Excerpts from a dataset
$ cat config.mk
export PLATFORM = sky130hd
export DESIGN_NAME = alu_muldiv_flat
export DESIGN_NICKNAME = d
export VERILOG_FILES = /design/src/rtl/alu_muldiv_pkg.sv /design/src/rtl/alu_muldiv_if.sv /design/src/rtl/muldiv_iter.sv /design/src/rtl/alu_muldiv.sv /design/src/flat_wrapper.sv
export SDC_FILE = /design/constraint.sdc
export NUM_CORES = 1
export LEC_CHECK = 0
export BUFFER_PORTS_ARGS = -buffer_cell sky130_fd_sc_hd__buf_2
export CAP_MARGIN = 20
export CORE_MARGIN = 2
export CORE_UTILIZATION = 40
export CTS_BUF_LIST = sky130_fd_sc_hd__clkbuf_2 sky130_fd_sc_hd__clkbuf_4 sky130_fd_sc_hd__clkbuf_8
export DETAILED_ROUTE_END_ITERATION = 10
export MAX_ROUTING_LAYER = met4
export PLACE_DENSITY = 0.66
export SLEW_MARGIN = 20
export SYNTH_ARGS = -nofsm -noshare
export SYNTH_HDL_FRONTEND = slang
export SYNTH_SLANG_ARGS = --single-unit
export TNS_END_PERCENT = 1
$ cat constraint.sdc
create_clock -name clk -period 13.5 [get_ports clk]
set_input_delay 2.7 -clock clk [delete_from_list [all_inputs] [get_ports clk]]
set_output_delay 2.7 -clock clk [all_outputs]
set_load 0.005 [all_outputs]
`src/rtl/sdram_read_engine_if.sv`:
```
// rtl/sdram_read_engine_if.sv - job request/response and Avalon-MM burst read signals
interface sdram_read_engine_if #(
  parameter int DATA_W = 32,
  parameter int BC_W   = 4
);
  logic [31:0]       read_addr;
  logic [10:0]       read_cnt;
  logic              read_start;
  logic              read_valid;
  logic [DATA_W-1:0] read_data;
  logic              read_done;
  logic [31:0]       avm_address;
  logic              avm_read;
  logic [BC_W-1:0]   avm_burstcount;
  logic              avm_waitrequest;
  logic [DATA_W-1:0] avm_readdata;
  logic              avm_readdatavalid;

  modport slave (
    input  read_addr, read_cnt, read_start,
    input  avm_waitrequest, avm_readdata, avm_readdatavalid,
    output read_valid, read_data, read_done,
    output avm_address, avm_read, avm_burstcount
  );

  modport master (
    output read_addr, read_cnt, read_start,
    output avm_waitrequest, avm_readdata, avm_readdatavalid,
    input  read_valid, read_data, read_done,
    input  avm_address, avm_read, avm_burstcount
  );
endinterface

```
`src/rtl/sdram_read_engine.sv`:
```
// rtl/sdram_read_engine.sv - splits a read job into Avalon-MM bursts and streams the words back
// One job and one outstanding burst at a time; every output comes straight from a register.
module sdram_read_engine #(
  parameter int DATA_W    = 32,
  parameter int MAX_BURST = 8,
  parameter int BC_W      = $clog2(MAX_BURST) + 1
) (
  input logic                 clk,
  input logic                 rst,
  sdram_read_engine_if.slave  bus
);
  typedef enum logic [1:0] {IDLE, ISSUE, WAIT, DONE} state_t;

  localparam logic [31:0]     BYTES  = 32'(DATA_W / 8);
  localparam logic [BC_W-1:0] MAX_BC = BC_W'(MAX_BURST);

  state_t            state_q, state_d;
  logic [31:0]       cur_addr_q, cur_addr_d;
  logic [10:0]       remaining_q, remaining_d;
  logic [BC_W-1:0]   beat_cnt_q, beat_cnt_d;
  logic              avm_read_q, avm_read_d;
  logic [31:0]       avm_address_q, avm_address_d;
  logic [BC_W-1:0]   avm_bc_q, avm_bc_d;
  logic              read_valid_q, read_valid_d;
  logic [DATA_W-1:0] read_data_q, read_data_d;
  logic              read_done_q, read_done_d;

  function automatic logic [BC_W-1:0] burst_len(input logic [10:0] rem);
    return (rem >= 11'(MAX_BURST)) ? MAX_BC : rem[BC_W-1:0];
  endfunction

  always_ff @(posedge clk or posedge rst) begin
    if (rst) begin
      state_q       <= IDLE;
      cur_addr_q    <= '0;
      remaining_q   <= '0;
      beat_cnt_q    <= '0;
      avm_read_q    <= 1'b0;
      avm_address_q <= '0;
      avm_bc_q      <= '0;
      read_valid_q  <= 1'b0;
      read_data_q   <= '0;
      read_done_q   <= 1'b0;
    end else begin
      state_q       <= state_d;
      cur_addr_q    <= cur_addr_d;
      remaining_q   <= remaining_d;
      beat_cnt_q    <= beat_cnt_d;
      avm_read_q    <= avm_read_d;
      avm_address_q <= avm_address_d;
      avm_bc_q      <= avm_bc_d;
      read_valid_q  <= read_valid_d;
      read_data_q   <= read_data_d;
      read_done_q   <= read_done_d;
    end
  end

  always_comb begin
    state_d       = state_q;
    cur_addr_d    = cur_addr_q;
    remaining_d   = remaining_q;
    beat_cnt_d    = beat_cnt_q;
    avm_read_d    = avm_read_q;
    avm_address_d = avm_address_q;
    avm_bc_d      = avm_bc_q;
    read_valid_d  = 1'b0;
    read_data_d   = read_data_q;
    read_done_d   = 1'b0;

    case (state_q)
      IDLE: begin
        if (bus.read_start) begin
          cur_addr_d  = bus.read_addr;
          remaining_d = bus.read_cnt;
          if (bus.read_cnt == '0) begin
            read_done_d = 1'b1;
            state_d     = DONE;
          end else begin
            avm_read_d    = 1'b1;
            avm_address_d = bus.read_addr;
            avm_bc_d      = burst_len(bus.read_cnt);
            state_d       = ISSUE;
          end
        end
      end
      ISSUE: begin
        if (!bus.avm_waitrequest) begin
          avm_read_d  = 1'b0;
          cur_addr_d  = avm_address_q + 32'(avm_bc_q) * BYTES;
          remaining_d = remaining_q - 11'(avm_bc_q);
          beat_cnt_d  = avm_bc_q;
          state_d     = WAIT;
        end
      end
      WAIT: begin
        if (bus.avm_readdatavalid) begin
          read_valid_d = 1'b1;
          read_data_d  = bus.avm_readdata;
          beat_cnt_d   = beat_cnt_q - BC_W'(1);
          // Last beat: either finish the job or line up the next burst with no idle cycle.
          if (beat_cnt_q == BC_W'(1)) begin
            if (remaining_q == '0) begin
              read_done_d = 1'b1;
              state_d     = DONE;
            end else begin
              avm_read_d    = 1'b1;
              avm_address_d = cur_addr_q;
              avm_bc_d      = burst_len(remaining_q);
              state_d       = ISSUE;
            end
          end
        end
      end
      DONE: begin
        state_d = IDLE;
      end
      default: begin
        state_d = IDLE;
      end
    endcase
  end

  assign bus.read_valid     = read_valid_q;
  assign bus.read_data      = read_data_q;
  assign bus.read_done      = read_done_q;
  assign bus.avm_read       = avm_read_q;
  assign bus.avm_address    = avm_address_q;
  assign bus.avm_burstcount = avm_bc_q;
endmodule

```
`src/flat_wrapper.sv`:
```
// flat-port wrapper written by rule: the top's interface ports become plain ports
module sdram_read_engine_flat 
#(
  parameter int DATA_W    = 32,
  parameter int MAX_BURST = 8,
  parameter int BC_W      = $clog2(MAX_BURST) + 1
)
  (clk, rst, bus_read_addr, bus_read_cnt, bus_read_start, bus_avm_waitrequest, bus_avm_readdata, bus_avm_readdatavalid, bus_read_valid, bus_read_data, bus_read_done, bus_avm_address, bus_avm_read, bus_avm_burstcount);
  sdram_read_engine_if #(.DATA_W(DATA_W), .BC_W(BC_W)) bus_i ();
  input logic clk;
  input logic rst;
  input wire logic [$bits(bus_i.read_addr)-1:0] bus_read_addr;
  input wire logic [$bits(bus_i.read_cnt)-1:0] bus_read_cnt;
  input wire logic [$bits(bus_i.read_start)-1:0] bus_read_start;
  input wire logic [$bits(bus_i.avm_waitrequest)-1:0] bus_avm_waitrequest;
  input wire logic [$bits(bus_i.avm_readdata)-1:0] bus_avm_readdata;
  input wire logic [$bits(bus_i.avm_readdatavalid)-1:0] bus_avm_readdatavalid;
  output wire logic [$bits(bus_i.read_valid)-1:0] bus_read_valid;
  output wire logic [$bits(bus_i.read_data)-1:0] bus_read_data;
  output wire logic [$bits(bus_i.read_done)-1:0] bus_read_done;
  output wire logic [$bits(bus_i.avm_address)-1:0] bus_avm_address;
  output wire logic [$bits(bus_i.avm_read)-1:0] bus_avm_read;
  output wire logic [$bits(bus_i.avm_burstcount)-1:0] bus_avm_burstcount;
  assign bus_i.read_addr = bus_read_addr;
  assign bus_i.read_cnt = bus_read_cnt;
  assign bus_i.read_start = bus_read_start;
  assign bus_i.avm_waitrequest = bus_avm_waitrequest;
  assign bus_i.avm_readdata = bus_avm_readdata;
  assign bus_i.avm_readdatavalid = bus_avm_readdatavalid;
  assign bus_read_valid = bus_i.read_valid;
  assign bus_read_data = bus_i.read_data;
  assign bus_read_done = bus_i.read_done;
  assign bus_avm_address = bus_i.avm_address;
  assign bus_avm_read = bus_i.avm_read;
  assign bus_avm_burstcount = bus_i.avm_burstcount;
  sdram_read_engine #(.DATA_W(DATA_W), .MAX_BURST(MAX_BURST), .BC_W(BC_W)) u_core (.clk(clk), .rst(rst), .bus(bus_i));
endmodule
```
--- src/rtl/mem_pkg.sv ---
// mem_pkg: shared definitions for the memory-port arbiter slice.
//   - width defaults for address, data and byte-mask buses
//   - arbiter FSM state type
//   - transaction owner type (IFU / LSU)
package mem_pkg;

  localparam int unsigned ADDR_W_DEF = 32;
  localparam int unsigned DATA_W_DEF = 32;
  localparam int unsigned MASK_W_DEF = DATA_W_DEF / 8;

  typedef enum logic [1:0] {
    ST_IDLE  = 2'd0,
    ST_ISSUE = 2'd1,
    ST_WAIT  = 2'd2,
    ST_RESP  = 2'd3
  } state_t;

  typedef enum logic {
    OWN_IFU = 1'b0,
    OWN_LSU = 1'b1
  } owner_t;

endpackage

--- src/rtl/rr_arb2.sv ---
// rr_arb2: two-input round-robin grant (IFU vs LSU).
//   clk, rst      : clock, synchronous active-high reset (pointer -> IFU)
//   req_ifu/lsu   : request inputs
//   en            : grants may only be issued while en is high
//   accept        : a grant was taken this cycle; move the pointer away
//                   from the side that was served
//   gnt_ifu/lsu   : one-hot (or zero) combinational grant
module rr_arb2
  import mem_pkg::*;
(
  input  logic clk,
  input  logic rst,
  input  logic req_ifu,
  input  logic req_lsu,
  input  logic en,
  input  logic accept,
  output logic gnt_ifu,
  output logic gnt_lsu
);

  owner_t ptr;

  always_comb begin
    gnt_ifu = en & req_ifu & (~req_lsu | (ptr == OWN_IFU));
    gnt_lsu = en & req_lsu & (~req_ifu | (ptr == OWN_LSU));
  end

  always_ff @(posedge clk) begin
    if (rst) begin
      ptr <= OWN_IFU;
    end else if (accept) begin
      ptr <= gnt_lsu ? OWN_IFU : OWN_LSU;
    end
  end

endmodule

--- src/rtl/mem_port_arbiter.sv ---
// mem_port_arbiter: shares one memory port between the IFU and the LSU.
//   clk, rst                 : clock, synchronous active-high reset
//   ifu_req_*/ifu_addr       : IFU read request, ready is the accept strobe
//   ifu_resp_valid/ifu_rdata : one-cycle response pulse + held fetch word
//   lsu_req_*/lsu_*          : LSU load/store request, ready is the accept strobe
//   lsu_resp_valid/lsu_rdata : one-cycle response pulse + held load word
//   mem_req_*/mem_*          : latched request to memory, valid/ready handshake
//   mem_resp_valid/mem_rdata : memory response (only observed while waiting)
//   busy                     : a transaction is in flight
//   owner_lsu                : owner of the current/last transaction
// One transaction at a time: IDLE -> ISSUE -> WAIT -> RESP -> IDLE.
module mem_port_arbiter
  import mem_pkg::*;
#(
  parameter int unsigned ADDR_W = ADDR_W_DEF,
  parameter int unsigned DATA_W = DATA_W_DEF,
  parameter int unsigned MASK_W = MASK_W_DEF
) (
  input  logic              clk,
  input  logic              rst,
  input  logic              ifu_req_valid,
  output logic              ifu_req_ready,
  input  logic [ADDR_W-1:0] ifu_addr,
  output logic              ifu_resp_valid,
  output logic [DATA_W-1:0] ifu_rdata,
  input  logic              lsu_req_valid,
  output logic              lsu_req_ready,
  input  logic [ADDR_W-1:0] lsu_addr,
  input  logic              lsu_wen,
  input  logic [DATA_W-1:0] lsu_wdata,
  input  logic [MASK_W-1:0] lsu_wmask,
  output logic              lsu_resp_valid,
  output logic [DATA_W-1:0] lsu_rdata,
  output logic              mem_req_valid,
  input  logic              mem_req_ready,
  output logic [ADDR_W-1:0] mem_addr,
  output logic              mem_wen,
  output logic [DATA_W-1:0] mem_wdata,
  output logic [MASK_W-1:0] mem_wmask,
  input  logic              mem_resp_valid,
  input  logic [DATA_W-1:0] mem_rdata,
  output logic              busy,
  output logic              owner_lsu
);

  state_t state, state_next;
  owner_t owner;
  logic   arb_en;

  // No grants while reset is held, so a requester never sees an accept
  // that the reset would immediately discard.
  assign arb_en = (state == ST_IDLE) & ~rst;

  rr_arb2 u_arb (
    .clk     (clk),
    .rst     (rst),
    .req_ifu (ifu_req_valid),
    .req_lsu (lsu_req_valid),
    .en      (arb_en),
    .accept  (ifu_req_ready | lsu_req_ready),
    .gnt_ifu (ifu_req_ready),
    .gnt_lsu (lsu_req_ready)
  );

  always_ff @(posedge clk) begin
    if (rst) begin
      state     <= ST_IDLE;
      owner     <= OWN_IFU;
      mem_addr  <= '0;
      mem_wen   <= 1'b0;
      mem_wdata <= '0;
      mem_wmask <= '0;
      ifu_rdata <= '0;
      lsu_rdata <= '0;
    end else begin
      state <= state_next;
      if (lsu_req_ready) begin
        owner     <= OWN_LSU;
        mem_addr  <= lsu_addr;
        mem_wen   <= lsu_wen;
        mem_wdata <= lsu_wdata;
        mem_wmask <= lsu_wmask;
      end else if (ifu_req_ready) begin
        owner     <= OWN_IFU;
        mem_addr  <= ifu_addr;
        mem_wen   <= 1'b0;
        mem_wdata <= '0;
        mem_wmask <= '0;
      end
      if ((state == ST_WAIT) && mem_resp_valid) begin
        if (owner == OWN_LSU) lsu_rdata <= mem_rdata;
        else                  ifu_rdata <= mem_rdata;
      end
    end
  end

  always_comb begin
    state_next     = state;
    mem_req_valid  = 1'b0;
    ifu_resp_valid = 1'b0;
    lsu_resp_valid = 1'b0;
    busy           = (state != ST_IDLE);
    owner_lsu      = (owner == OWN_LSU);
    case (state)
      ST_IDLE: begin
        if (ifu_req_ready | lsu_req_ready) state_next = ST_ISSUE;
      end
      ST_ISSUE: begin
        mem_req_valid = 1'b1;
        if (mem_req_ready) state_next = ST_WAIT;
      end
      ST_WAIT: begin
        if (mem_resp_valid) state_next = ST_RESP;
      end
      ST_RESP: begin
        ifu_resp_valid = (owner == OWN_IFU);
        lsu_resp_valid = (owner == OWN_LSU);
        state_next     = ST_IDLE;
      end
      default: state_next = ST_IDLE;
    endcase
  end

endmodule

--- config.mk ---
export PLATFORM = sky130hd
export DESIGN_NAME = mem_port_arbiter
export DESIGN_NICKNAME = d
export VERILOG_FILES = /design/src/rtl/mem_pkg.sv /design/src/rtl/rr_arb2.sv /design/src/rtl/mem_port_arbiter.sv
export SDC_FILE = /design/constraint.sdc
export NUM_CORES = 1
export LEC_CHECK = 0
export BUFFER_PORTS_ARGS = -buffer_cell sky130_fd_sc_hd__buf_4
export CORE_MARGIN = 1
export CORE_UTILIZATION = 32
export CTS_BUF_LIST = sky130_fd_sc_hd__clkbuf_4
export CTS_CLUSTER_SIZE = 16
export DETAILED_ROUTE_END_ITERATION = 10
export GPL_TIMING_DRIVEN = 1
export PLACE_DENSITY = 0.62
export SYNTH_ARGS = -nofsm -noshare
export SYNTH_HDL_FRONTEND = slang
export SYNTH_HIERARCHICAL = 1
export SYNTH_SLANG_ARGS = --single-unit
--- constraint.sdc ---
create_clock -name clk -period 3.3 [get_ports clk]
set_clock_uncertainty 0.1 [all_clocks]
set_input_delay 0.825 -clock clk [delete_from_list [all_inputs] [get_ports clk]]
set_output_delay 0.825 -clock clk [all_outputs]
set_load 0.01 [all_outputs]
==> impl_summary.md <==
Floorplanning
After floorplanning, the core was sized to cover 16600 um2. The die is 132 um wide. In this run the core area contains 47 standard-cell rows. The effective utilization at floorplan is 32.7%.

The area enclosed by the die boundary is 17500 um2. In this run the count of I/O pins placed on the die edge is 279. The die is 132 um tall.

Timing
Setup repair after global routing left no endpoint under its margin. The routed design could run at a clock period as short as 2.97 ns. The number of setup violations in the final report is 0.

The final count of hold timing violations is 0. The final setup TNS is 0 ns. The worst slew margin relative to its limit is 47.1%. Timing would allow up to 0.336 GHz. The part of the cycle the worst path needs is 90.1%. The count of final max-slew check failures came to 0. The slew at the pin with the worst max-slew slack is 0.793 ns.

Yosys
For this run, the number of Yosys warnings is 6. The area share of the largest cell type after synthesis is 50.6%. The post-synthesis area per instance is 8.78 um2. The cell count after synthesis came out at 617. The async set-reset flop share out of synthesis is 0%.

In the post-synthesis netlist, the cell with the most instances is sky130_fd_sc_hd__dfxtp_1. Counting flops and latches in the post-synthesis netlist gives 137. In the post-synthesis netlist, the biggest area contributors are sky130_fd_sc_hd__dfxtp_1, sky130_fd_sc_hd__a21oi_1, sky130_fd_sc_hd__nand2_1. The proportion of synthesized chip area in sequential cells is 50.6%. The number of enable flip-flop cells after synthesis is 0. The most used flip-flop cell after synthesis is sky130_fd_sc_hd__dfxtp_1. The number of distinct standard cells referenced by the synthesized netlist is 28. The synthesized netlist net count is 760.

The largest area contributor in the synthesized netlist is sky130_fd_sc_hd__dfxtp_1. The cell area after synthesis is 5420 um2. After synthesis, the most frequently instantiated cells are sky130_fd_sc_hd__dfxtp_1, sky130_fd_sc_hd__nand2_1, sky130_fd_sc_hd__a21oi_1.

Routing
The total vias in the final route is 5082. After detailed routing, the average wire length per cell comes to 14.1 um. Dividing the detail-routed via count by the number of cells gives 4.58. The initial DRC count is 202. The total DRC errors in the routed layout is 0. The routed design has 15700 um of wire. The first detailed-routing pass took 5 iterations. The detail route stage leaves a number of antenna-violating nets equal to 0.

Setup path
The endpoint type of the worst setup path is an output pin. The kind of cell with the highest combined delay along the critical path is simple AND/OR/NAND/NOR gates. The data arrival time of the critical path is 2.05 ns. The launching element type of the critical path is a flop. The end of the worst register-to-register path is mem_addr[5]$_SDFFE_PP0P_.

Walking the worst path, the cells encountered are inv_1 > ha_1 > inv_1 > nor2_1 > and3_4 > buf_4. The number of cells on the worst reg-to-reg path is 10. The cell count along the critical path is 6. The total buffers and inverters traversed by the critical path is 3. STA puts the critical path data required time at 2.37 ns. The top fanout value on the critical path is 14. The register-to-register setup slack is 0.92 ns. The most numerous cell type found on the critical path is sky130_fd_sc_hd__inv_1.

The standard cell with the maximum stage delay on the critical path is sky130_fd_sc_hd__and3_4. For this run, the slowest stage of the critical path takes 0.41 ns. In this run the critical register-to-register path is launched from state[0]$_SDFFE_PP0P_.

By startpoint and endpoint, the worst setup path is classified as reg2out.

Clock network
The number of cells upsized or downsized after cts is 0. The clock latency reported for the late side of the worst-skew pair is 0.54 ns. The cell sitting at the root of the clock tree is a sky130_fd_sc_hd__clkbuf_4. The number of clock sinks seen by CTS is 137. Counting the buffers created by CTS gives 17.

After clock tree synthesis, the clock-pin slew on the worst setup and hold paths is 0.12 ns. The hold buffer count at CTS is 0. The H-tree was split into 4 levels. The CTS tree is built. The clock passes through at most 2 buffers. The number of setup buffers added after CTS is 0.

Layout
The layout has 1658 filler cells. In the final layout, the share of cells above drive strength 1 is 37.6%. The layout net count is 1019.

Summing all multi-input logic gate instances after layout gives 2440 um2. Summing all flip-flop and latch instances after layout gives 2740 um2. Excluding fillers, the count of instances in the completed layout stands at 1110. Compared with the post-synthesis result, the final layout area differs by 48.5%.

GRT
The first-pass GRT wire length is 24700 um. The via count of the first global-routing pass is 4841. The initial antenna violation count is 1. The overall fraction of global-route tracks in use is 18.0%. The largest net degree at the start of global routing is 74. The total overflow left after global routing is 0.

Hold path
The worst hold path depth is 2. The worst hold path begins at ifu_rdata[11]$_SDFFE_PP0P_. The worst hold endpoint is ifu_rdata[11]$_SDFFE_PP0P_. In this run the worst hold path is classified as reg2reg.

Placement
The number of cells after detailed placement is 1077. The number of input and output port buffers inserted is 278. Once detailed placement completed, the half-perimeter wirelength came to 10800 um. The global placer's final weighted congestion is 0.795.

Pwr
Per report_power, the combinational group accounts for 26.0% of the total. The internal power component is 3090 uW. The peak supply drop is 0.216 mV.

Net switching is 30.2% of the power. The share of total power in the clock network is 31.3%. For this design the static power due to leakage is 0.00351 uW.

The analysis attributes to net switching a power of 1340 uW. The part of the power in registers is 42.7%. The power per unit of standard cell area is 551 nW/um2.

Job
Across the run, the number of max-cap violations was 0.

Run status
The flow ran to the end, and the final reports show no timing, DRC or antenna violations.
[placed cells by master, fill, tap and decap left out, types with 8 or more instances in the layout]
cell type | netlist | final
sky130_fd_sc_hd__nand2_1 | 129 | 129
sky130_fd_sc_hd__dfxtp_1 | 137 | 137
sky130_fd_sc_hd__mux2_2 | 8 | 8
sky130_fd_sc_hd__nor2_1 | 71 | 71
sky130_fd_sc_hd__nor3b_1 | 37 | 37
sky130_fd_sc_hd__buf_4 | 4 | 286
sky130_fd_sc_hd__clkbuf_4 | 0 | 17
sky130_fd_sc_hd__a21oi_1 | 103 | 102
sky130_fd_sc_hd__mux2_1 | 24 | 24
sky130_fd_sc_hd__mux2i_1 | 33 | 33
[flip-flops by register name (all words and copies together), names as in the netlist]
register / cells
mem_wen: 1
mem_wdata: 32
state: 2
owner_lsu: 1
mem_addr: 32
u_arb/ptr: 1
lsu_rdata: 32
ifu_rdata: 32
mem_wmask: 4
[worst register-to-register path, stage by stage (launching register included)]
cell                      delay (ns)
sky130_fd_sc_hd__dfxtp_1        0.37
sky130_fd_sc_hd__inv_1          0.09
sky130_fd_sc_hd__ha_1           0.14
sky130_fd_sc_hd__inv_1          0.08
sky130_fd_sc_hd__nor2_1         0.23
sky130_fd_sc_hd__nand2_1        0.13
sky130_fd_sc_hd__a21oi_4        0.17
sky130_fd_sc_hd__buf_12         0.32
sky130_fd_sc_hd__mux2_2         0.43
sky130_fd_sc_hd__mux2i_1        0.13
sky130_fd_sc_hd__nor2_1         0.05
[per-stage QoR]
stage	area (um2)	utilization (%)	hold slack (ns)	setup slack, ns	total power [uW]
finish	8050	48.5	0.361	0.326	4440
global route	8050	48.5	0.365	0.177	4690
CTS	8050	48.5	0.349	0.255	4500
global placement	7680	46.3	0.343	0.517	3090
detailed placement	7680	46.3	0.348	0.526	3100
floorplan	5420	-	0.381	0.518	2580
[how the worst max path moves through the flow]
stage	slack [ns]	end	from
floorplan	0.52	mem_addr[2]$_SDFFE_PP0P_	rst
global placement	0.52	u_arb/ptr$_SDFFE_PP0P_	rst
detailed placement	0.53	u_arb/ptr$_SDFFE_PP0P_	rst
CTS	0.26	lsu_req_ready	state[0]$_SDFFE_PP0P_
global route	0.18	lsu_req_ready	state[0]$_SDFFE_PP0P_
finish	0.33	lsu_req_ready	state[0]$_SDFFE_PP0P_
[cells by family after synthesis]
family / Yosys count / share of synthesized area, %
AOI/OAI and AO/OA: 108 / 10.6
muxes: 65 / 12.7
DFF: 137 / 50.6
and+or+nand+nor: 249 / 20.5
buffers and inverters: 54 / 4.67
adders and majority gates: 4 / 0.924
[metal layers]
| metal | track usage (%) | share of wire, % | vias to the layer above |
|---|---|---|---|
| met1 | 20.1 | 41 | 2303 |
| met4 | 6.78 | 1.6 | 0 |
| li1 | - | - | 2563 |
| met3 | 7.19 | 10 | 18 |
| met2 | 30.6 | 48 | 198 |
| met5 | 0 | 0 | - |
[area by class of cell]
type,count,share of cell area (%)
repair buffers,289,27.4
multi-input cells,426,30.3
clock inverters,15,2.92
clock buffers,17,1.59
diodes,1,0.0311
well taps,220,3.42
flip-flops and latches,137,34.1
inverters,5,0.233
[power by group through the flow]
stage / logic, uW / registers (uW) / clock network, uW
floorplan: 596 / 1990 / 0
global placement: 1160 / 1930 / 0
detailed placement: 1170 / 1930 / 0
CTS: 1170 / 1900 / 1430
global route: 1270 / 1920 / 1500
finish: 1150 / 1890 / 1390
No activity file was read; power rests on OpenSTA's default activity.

- _What is expected_
With the first line of the records as the start and the line holding "export VERILOG_FILES = /design/src/rtl/alu_muldiv_pkg.sv" as the end, please copy exactly those lines and no others.

- _Result of this exercise_
$ cat config.mk
export PLATFORM = sky130hd
export DESIGN_NAME = alu_muldiv_flat
export DESIGN_NICKNAME = d
export VERILOG_FILES = /design/src/rtl/alu_muldiv_pkg.sv /design/src/rtl/alu_muldiv_if.sv /design/src/rtl/muldiv_iter.sv /design/src/rtl/alu_muldiv.sv /design/src/flat_wrapper.sv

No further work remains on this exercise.